• _Task to carry out_: Copy out, exactly, the first line of the entries below and every line after it through the one containing "stage | startpoint".

• _Records for processing_:
#####
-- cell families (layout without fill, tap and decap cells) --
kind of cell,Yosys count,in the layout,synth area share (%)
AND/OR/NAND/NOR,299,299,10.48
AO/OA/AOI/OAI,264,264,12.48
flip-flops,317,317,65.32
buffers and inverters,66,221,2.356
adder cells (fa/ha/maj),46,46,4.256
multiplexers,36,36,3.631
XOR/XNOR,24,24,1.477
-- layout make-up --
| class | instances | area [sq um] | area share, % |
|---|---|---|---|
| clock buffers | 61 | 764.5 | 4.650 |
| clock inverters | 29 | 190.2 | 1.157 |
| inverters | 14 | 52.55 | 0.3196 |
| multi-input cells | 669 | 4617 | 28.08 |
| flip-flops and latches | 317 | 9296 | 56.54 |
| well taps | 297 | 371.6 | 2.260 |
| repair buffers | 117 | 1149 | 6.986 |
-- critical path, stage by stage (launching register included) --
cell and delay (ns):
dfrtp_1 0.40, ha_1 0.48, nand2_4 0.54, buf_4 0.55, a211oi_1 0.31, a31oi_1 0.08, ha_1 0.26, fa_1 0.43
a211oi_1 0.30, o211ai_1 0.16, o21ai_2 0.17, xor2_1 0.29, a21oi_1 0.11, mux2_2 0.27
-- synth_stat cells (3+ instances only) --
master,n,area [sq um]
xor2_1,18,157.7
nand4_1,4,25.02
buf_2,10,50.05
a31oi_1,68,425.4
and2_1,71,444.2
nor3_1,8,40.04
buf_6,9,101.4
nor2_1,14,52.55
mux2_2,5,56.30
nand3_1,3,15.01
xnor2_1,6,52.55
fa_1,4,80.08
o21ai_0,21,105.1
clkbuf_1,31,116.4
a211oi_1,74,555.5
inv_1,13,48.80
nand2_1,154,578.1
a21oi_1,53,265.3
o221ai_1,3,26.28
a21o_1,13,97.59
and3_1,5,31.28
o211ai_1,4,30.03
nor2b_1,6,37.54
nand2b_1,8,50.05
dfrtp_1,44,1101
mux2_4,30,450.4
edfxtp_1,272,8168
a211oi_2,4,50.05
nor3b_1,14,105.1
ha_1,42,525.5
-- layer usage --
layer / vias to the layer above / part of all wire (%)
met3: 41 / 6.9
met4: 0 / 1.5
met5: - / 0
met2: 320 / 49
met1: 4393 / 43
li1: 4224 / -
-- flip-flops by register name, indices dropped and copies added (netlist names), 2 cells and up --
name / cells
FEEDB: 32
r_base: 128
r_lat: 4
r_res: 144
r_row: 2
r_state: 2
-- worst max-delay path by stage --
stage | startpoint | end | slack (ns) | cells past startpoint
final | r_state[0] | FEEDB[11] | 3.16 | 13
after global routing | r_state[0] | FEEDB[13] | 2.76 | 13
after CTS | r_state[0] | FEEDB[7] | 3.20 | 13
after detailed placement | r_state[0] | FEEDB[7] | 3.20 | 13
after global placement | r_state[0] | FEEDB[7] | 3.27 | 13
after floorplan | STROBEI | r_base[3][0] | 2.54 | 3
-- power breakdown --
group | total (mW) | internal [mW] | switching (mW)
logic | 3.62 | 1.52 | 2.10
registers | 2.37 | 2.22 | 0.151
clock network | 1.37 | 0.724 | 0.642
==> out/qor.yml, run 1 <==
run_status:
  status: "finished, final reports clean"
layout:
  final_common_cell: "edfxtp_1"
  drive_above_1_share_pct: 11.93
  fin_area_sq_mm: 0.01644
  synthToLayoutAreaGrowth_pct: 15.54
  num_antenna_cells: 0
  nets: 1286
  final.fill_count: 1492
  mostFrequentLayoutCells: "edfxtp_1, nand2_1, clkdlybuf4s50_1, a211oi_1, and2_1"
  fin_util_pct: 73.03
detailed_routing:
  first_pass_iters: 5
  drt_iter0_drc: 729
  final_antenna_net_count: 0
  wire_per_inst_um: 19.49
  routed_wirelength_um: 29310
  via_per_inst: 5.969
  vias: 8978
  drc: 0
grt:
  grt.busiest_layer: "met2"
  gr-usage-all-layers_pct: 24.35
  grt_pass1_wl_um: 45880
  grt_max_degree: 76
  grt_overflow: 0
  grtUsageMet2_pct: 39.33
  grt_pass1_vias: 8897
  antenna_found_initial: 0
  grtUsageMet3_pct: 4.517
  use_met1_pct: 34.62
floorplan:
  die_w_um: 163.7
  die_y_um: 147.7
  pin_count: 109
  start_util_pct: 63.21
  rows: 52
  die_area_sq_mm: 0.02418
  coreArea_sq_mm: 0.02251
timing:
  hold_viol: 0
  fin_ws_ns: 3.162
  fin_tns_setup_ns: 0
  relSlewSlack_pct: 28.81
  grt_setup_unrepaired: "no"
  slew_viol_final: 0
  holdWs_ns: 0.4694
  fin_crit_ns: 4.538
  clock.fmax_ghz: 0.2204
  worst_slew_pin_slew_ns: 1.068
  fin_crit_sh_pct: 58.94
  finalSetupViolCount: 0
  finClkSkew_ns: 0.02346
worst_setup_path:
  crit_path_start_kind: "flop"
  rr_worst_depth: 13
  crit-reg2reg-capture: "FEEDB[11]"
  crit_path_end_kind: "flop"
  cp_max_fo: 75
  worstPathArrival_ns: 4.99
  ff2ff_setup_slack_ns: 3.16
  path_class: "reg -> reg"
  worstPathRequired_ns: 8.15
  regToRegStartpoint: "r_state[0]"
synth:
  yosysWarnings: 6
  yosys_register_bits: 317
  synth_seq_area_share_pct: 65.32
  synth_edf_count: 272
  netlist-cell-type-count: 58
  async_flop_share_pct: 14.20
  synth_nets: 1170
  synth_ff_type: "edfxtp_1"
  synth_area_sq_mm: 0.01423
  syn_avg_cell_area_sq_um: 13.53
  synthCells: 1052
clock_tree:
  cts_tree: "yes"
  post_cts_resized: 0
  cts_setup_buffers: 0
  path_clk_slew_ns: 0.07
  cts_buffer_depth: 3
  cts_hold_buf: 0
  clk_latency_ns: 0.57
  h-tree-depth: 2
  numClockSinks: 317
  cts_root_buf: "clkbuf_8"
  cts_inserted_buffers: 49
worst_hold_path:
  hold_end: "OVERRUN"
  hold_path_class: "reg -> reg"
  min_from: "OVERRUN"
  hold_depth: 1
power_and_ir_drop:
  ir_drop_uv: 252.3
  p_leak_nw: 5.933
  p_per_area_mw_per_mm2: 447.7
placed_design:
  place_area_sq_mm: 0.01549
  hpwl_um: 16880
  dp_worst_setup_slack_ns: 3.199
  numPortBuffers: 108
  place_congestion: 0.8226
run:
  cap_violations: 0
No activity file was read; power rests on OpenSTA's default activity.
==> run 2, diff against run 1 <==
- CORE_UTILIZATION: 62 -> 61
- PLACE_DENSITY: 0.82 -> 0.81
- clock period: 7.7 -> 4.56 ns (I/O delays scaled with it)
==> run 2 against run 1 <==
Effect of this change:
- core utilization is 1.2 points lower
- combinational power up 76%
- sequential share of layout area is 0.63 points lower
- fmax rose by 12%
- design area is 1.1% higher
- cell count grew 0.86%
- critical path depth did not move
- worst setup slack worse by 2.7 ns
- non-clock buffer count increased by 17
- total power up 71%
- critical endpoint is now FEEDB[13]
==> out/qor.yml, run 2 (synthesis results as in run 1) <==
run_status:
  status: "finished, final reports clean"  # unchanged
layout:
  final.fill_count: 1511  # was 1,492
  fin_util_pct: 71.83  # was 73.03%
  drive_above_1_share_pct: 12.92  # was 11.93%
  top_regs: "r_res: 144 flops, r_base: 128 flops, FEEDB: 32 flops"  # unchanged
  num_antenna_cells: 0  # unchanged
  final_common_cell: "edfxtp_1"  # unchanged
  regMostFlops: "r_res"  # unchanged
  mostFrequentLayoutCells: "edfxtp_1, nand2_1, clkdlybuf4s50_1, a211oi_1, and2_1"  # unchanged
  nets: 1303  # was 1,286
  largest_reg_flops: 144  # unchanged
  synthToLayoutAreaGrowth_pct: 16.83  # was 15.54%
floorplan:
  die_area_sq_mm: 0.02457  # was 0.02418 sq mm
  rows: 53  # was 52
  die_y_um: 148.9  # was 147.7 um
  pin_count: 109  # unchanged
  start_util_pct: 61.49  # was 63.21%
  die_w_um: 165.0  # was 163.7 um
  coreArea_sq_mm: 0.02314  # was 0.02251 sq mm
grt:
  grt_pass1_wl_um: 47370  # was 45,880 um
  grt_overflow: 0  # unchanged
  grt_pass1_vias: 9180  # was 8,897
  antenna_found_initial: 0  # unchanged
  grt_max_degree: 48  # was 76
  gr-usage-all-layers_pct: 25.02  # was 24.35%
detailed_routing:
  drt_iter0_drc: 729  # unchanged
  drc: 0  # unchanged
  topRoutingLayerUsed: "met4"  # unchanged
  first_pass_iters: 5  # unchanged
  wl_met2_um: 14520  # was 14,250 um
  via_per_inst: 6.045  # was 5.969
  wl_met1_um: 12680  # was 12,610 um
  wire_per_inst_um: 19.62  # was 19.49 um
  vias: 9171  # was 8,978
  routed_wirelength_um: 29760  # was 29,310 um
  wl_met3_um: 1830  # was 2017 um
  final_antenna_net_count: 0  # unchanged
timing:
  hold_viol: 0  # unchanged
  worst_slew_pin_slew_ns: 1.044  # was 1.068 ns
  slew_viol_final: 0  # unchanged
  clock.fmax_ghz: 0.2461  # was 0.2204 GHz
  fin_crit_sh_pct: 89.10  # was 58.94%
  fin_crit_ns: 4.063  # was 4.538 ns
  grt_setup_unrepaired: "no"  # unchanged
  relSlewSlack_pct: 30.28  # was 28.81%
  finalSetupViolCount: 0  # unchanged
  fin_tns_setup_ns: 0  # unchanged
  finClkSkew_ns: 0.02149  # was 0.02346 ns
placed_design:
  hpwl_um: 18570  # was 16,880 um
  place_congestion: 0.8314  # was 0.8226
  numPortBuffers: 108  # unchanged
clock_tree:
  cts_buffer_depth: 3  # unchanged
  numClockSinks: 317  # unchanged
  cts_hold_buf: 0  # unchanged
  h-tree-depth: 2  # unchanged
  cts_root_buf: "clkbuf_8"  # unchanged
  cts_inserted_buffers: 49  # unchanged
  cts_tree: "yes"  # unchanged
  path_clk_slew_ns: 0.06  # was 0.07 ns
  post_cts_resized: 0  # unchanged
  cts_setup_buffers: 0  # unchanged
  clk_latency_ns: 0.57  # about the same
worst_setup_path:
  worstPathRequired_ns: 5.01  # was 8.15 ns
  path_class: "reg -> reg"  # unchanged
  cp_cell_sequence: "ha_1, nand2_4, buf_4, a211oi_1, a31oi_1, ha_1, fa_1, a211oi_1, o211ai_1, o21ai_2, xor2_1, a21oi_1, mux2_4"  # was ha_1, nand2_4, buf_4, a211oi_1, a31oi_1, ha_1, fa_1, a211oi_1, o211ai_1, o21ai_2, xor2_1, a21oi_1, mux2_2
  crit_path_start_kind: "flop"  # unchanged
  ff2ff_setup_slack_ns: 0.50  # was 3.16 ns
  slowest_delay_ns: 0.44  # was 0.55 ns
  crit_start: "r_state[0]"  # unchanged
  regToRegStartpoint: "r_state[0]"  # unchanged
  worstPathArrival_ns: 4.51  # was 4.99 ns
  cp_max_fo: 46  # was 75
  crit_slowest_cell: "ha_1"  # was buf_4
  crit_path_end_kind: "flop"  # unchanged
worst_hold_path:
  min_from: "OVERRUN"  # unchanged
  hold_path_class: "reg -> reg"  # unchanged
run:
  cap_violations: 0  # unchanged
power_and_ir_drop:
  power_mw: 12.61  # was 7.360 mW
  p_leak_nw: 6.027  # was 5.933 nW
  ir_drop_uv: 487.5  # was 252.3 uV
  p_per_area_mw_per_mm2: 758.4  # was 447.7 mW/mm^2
File: src/rtl/spi_link_if.sv
// Bundles the request/response and bus-observation signals of spi_link.
// The slave modport is the block's view; the master modport is its user's view.
interface spi_link_if;
  logic       start;
  logic [7:0] mosi_data;
  logic [7:0] slave_tx_data;
  logic       busy;
  logic [7:0] miso_data;
  logic [7:0] slave_rx_data;
  logic       sclk;
  logic       mosi;
  logic       miso;
  logic       cs_n;

  modport master (
    output start, mosi_data, slave_tx_data,
    input  busy, miso_data, slave_rx_data, sclk, mosi, miso, cs_n
  );

  modport slave (
    input  start, mosi_data, slave_tx_data,
    output busy, miso_data, slave_rx_data, sclk, mosi, miso, cs_n
  );
endinterface

File: src/rtl/spi_link.sv
// SPI mode-0 master and slave engines joined on an internal bus, one clock domain.
// Optional SPI_LSB_FIRST_EN: both engines shift LSB first instead of MSB first.
module spi_link #(
  parameter int CLK_DIV = 4
) (
  input logic       clk,
  input logic       rst,
  spi_link_if.slave bus
);

`ifdef SPI_LSB_FIRST_EN
  localparam bit LSB_FIRST = 1'b1;
`else
  localparam bit LSB_FIRST = 1'b0;
`endif

  localparam int DW = (CLK_DIV > 1) ? $clog2(CLK_DIV) : 1;

  typedef enum logic [1:0] {IDLE, SETUP, XFER} state_t;

  state_t        state, state_nx;
  logic [DW-1:0] div_cnt;
  logic [3:0]    bit_cnt;
  logic [7:0]    tx_sr, rx_sr, miso_data_r;
  logic          sclk_r, cs_n_r, mosi_r, busy_r;
  logic          tick, load, done;

  logic          s_sclk_q, s_cs_q, s_miso;
  logic [7:0]    s_tx_sr, s_rx_sr, s_rx_data, s_rx_next;
  logic [3:0]    s_cnt;
  logic          cs_fall, s_rise, s_fall;

  assign tick = (div_cnt == DW'(CLK_DIV - 1));

  // ---------------- master FSM ----------------
  always_ff @(posedge clk or posedge rst) begin
    if (rst) state <= IDLE;
    else     state <= state_nx;
  end

  // NOTE: every output of this block is given a default first so no latch is inferred.
  always_comb begin
    state_nx = state;
    load     = 1'b0;
    done     = 1'b0;
    case (state)
      IDLE:  if (bus.start) begin
               load     = 1'b1;
               state_nx = SETUP;
             end
      SETUP: if (tick) state_nx = XFER;
      XFER:  if (tick && sclk_r && bit_cnt == 4'd8) begin
               done     = 1'b1;
               state_nx = IDLE;
             end
      default: state_nx = IDLE;
    endcase
  end

  // NOTE: sequential state uses non-blocking assignments so every register sees pre-edge values.
  always_ff @(posedge clk or posedge rst) begin
    if (rst) begin
      div_cnt     <= '0;
      bit_cnt     <= '0;
      tx_sr       <= '0;
      rx_sr       <= '0;
      miso_data_r <= '0;
      sclk_r      <= 1'b0;
      cs_n_r      <= 1'b1;
      mosi_r      <= 1'b0;
      busy_r      <= 1'b0;
    end else begin
      if (state == IDLE || tick) div_cnt <= '0;
      else                       div_cnt <= div_cnt + DW'(1);

      if (load) begin
        tx_sr   <= bus.mosi_data;
        rx_sr   <= '0;
        bit_cnt <= '0;
        sclk_r  <= 1'b0;
        cs_n_r  <= 1'b0;
        busy_r  <= 1'b1;
        mosi_r  <= LSB_FIRST ? bus.mosi_data[0] : bus.mosi_data[7];
      end else if (state == XFER && tick) begin
        if (!sclk_r) begin
          sclk_r  <= 1'b1;
          rx_sr   <= LSB_FIRST ? {s_miso, rx_sr[7:1]} : {rx_sr[6:0], s_miso};
          bit_cnt <= bit_cnt + 4'd1;
        end else begin
          sclk_r <= 1'b0;
          if (done) begin
            cs_n_r      <= 1'b1;
            busy_r      <= 1'b0;
            mosi_r      <= 1'b0;
            miso_data_r <= rx_sr;
          end else begin
            tx_sr  <= LSB_FIRST ? {1'b0, tx_sr[7:1]} : {tx_sr[6:0], 1'b0};
            mosi_r <= LSB_FIRST ? tx_sr[1] : tx_sr[6];
          end
        end
      end
    end
  end

  // ---------------- slave engine ----------------
  // Edges are detected on the registered bus, so the slave acts one clk after each bus edge.
  assign cs_fall   = !cs_n_r && s_cs_q;
  assign s_rise    = sclk_r && !s_sclk_q;
  assign s_fall    = !sclk_r && s_sclk_q;
  assign s_rx_next = LSB_FIRST ? {mosi_r, s_rx_sr[7:1]} : {s_rx_sr[6:0], mosi_r};

  always_ff @(posedge clk or posedge rst) begin
    if (rst) begin
      s_sclk_q  <= 1'b0;
      s_cs_q    <= 1'b1;
      s_miso    <= 1'b0;
      s_tx_sr   <= '0;
      s_rx_sr   <= '0;
      s_rx_data <= '0;
      s_cnt     <= '0;
    end else begin
      s_sclk_q <= sclk_r;
      s_cs_q   <= cs_n_r;
      if (cs_n_r) begin
        s_miso <= 1'b0;
        s_cnt  <= '0;
      end else if (cs_fall) begin
        s_tx_sr <= bus.slave_tx_data;
        s_miso  <= LSB_FIRST ? bus.slave_tx_data[0] : bus.slave_tx_data[7];
      end else if (s_rise) begin
        s_rx_sr <= s_rx_next;
        s_cnt   <= s_cnt + 4'd1;
        if (s_cnt == 4'd7) s_rx_data <= s_rx_next;
      end else if (s_fall) begin
        s_tx_sr <= LSB_FIRST ? {1'b0, s_tx_sr[7:1]} : {s_tx_sr[6:0], 1'b0};
        s_miso  <= LSB_FIRST ? s_tx_sr[1] : s_tx_sr[6];
      end
    end
  end

  assign bus.busy          = busy_r;
  assign bus.miso_data     = miso_data_r;
  assign bus.slave_rx_data = s_rx_data;
  assign bus.sclk          = sclk_r;
  assign bus.mosi          = mosi_r;
  assign bus.miso          = s_miso;
  assign bus.cs_n          = cs_n_r;

endmodule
#####
• _Exercise output_:
-- cell families (layout without fill, tap and decap cells) --
kind of cell,Yosys count,in the layout,synth area share (%)
AND/OR/NAND/NOR,299,299,10.48
AO/OA/AOI/OAI,264,264,12.48
flip-flops,317,317,65.32
buffers and inverters,66,221,2.356
adder cells (fa/ha/maj),46,46,4.256
multiplexers,36,36,3.631
XOR/XNOR,24,24,1.477
-- layout make-up --
| class | instances | area [sq um] | area share, % |
|---|---|---|---|
| clock buffers | 61 | 764.5 | 4.650 |
| clock inverters | 29 | 190.2 | 1.157 |
| inverters | 14 | 52.55 | 0.3196 |
| multi-input cells | 669 | 4617 | 28.08 |
| flip-flops and latches | 317 | 9296 | 56.54 |
| well taps | 297 | 371.6 | 2.260 |
| repair buffers | 117 | 1149 | 6.986 |
-- critical path, stage by stage (launching register included) --
cell and delay (ns):
dfrtp_1 0.40, ha_1 0.48, nand2_4 0.54, buf_4 0.55, a211oi_1 0.31, a31oi_1 0.08, ha_1 0.26, fa_1 0.43
a211oi_1 0.30, o211ai_1 0.16, o21ai_2 0.17, xor2_1 0.29, a21oi_1 0.11, mux2_2 0.27
-- synth_stat cells (3+ instances only) --
master,n,area [sq um]
xor2_1,18,157.7
nand4_1,4,25.02
buf_2,10,50.05
a31oi_1,68,425.4
and2_1,71,444.2
nor3_1,8,40.04
buf_6,9,101.4
nor2_1,14,52.55
mux2_2,5,56.30
nand3_1,3,15.01
xnor2_1,6,52.55
fa_1,4,80.08
o21ai_0,21,105.1
clkbuf_1,31,116.4
a211oi_1,74,555.5
inv_1,13,48.80
nand2_1,154,578.1
a21oi_1,53,265.3
o221ai_1,3,26.28
a21o_1,13,97.59
and3_1,5,31.28
o211ai_1,4,30.03
nor2b_1,6,37.54
nand2b_1,8,50.05
dfrtp_1,44,1101
mux2_4,30,450.4
edfxtp_1,272,8168
a211oi_2,4,50.05
nor3b_1,14,105.1
ha_1,42,525.5
-- layer usage --
layer / vias to the layer above / part of all wire (%)
met3: 41 / 6.9
met4: 0 / 1.5
met5: - / 0
met2: 320 / 49
met1: 4393 / 43
li1: 4224 / -
-- flip-flops by register name, indices dropped and copies added (netlist names), 2 cells and up --
name / cells
FEEDB: 32
r_base: 128
r_lat: 4
r_res: 144
r_row: 2
r_state: 2
-- worst max-delay path by stage --
stage | startpoint | end | slack (ns) | cells past startpoint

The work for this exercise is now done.